This folder contains the ONNX models for the ParticleNetAK4 tagger designed for AK4 jet tagging (i.e., b-/c-tagging, q/g-tagging, PU jet ID). The model is trained on AK4CHS jets using RunIISummer19UL18MiniAOD the following samples:

  • /TTToSemiLeptonic_mtop171p5_TuneCP5_13TeV-powheg-pythia8/RunIISummer19UL18MiniAOD-106X_upgrade2018_realistic_v11_L1v1-v2/MINIAODSIM (300 files)
  • /TTToSemiLeptonic_mtop173p5_TuneCP5_13TeV-powheg-pythia8/RunIISummer19UL18MiniAOD-106X_upgrade2018_realistic_v11_L1v1-v2/MINIAODSIM (300 files)
  • /QCD_Pt_XtoY_TuneCP5_13TeV_pythia8/RunIISummer19UL18MiniAOD-PUForMUOVal_106X_upgrade2018_realistic_v11_L1v1-v3/MINIAODSIM (min_X=30, maxY=1400, 50 files each)

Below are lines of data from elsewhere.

<file path="src/rtl/riscv_decode_stage_if.sv">
// Handshake and decoded-field bundle for the RISC-V decode stage.
// The slave modport is the decode stage's view. The master modport is the
// view of the surrounding fetch/register-read logic.
interface riscv_decode_stage_if #(
  parameter int XLEN  = 32,
  parameter int CNT_W = 16
) ();
  logic             flush_i;
  logic             in_valid_i;
  logic             in_ready_o;
  logic [31:0]      instr_i;
  logic             out_valid_o;
  logic             out_ready_i;
  logic [2:0]       type_o;
  logic [6:0]       opcode_o;
  logic [4:0]       rd_o;
  logic [2:0]       funct3_o;
  logic [4:0]       rs1_o;
  logic [4:0]       rs2_o;
  logic [6:0]       funct7_o;
  logic [XLEN-1:0]  imm_o;
  logic             illegal_o;
  logic [CNT_W-1:0] dec_cnt_o;

  modport slave (
    input  flush_i, in_valid_i, instr_i, out_ready_i,
    output in_ready_o, out_valid_o, type_o, opcode_o, rd_o, funct3_o,
           rs1_o, rs2_o, funct7_o, imm_o, illegal_o, dec_cnt_o
  );

  modport master (
    output flush_i, in_valid_i, instr_i, out_ready_i,
    input  in_ready_o, out_valid_o, type_o, opcode_o, rd_o, funct3_o,
           rs1_o, rs2_o, funct7_o, imm_o, illegal_o, dec_cnt_o
  );
endinterface

</file>
<file path="src/rtl/riscv_decode_stage.sv">
// Registered RV32/RV64 base-ISA decode stage. Each word is decoded on entry.
// The result is held in a main output register. An optional skid register
// sits behind it for full throughput. A saturating counter tracks every
// output handshake.
module riscv_decode_stage #(
  parameter int XLEN    = 32,
  parameter bit SKID_EN = 1'b1,
  parameter int CNT_W   = 16
) (
  input logic                 clk,
  input logic                 rst_n,
  riscv_decode_stage_if.slave bus
);

  typedef enum logic [2:0] {
    TYPE_R   = 3'b000,
    TYPE_I   = 3'b001,
    TYPE_S   = 3'b010,
    TYPE_B   = 3'b011,
    TYPE_U   = 3'b100,
    TYPE_J   = 3'b101,
    TYPE_UNK = 3'b111
  } instr_type_e;

  typedef struct packed {
    instr_type_e     itype;
    logic            illegal;
    logic [XLEN-1:0] imm;
    logic [31:0]     instr;
  } entry_t;

  localparam entry_t ENTRY_RST = '{itype: TYPE_UNK, illegal: 1'b0, imm: '0, instr: '0};

  // Classify one raw word and build its sign-extended immediate.
  function automatic entry_t decode(input logic [31:0] w);
    entry_t      e;
    logic [31:0] imm32;
    e.instr   = w;
    e.itype   = TYPE_UNK;
    e.illegal = 1'b1;
    if (w[1:0] == 2'b11) begin
      e.illegal = 1'b0;
      case (w[6:0])
        7'b0110011:                                     e.itype = TYPE_R;
        7'b0010011, 7'b0000011, 7'b1100111, 7'b1110011: e.itype = TYPE_I;
        7'b0100011:                                     e.itype = TYPE_S;
        7'b1100011:                                     e.itype = TYPE_B;
        7'b0110111, 7'b0010111:                         e.itype = TYPE_U;
        7'b1101111:                                     e.itype = TYPE_J;
        default:                                        e.illegal = 1'b1;
      endcase
    end
    case (e.itype)
      TYPE_I:  imm32 = {{20{w[31]}}, w[31:20]};
      TYPE_S:  imm32 = {{20{w[31]}}, w[31:25], w[11:7]};
      TYPE_B:  imm32 = {{19{w[31]}}, w[31], w[7], w[30:25], w[11:8], 1'b0};
      TYPE_U:  imm32 = {w[31:12], 12'b0};
      TYPE_J:  imm32 = {{11{w[31]}}, w[31], w[19:12], w[20], w[30:21], 1'b0};
      default: imm32 = '0;
    endcase
    // Signed operand, so widening to XLEN replicates bit 31.
    e.imm = XLEN'($signed(imm32));
    return e;
  endfunction

  logic             main_valid_q, main_valid_d;
  entry_t           main_q, main_d;
  logic [CNT_W-1:0] cnt_q, cnt_d;
  logic             in_ready;
  logic             accept;
  logic             consume;
  entry_t           in_entry;

  assign in_entry = decode(bus.instr_i);
  assign consume  = main_valid_q & bus.out_ready_i;
  // A flush drops any word offered in the same cycle.
  assign accept   = bus.in_valid_i & in_ready & ~bus.flush_i;

  if (SKID_EN) begin : g_skid
    logic   skid_valid_q, skid_valid_d;
    entry_t skid_q, skid_d;

    // The skid register only fills while main is stalled, so ready is simply "skid empty".
    assign in_ready = ~skid_valid_q;

    // Main/skid next state: the skid drains into main before any new word lands there.
    always_comb begin
      // NOTE: every signal gets a default first, so no path leaves it unassigned and no latch is inferred.
      main_valid_d = main_valid_q;
      main_d       = main_q;
      skid_valid_d = skid_valid_q;
      skid_d       = skid_q;
      if (bus.flush_i) begin
        main_valid_d = 1'b0;
        skid_valid_d = 1'b0;
      end else if (!main_valid_q || consume) begin
        if (skid_valid_q) begin
          main_d       = skid_q;
          main_valid_d = 1'b1;
          skid_valid_d = 1'b0;
        end else begin
          main_valid_d = accept;
          if (accept) main_d = in_entry;
        end
      end else if (accept) begin
        skid_d       = in_entry;
        skid_valid_d = 1'b1;
      end
    end

    // Skid register state.
    always_ff @(posedge clk or negedge rst_n) begin
      if (!rst_n) begin
        skid_valid_q <= 1'b0;
        skid_q       <= ENTRY_RST;
      end else begin
        skid_valid_q <= skid_valid_d;
        skid_q       <= skid_d;
      end
    end
  end else begin : g_noskid
    // A consume and an accept in the same cycle replace the entry without a bubble.
    assign in_ready = bus.out_ready_i | ~main_valid_q;

    // Single output register: load on accept, otherwise empty on consume.
    always_comb begin
      main_valid_d = main_valid_q;
      main_d       = main_q;
      if (bus.flush_i) begin
        main_valid_d = 1'b0;
      end else if (accept) begin
        main_d       = in_entry;
        main_valid_d = 1'b1;
      end else if (consume) begin
        main_valid_d = 1'b0;
      end
    end
  end

  // Saturating count of output handshakes. Illegal entries count too.
  always_comb begin
    cnt_d = cnt_q;
    if (consume && (cnt_q != '1)) cnt_d = cnt_q + 1'b1;
  end

  // Main output register and counter.
  always_ff @(posedge clk or negedge rst_n) begin
    if (!rst_n) begin
      main_valid_q <= 1'b0;
      // NOTE: the held entries drive the outputs directly, and those outputs have defined reset values, so the data registers are reset along with their valid bits.
      main_q       <= ENTRY_RST;
      cnt_q        <= '0;
    end else begin
      // NOTE: non-blocking assignments here, so every flop samples the pre-edge values.
      main_valid_q <= main_valid_d;
      main_q       <= main_d;
      cnt_q        <= cnt_d;
    end
  end

  assign bus.in_ready_o  = in_ready;
  assign bus.out_valid_o = main_valid_q;
  assign bus.type_o      = main_q.itype;
  assign bus.illegal_o   = main_q.illegal;
  assign bus.imm_o       = main_q.imm;
  assign bus.opcode_o    = main_q.instr[6:0];
  assign bus.rd_o        = main_q.instr[11:7];
  assign bus.funct3_o    = main_q.instr[14:12];
  assign bus.rs1_o       = main_q.instr[19:15];
  assign bus.rs2_o       = main_q.instr[24:20];
  assign bus.funct7_o    = main_q.instr[31:25];
  assign bus.dec_cnt_o   = cnt_q;

endmodule
</file>
<file path="src/flat_wrapper.sv">
// flat-port wrapper written by rule: the top's interface ports become plain ports
module riscv_decode_stage_flat 
#(
  parameter int XLEN    = 32,
  parameter bit SKID_EN = 1'b1,
  parameter int CNT_W   = 16
)
  (clk, rst_n, bus_flush_i, bus_in_valid_i, bus_instr_i, bus_out_ready_i, bus_in_ready_o, bus_out_valid_o, bus_type_o, bus_opcode_o, bus_rd_o, bus_funct3_o, bus_rs1_o, bus_rs2_o, bus_funct7_o, bus_imm_o, bus_illegal_o, bus_dec_cnt_o);
  riscv_decode_stage_if #(.XLEN(XLEN), .CNT_W(CNT_W)) bus_i ();
  input logic clk;
  input logic rst_n;
  input wire logic [$bits(bus_i.flush_i)-1:0] bus_flush_i;
  input wire logic [$bits(bus_i.in_valid_i)-1:0] bus_in_valid_i;
  input wire logic [$bits(bus_i.instr_i)-1:0] bus_instr_i;
  input wire logic [$bits(bus_i.out_ready_i)-1:0] bus_out_ready_i;
  output wire logic [$bits(bus_i.in_ready_o)-1:0] bus_in_ready_o;
  output wire logic [$bits(bus_i.out_valid_o)-1:0] bus_out_valid_o;
  output wire logic [$bits(bus_i.type_o)-1:0] bus_type_o;
  output wire logic [$bits(bus_i.opcode_o)-1:0] bus_opcode_o;
  output wire logic [$bits(bus_i.rd_o)-1:0] bus_rd_o;
  output wire logic [$bits(bus_i.funct3_o)-1:0] bus_funct3_o;
  output wire logic [$bits(bus_i.rs1_o)-1:0] bus_rs1_o;
  output wire logic [$bits(bus_i.rs2_o)-1:0] bus_rs2_o;
  output wire logic [$bits(bus_i.funct7_o)-1:0] bus_funct7_o;
  output wire logic [$bits(bus_i.imm_o)-1:0] bus_imm_o;
  output wire logic [$bits(bus_i.illegal_o)-1:0] bus_illegal_o;
  output wire logic [$bits(bus_i.dec_cnt_o)-1:0] bus_dec_cnt_o;
  assign bus_i.flush_i = bus_flush_i;
  assign bus_i.in_valid_i = bus_in_valid_i;
  assign bus_i.instr_i = bus_instr_i;
  assign bus_i.out_ready_i = bus_out_ready_i;
  assign bus_in_ready_o = bus_i.in_ready_o;
  assign bus_out_valid_o = bus_i.out_valid_o;
  assign bus_type_o = bus_i.type_o;
  assign bus_opcode_o = bus_i.opcode_o;
  assign bus_rd_o = bus_i.rd_o;
  assign bus_funct3_o = bus_i.funct3_o;
  assign bus_rs1_o = bus_i.rs1_o;
  assign bus_rs2_o = bus_i.rs2_o;
  assign bus_funct7_o = bus_i.funct7_o;
  assign bus_imm_o = bus_i.imm_o;
  assign bus_illegal_o = bus_i.illegal_o;
  assign bus_dec_cnt_o = bus_i.dec_cnt_o;
  riscv_decode_stage #(.XLEN(XLEN), .SKID_EN(SKID_EN), .CNT_W(CNT_W)) u_core (.clk(clk), .rst_n(rst_n), .bus(bus_i));
endmodule
</file>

  • /BulkGravitonToHHTo4Q_MX-600to6000_MH-15to250_part*_TuneCP5_13TeV-madgraph_pythia8/RunIISummer19UL18MiniAOD-multigridpack_106X_upgrade2018_realistic_v11_L1v1-v1/MINIAODSIM (300 files each)

The output classes of the DNN can be found in the preprocess.json file.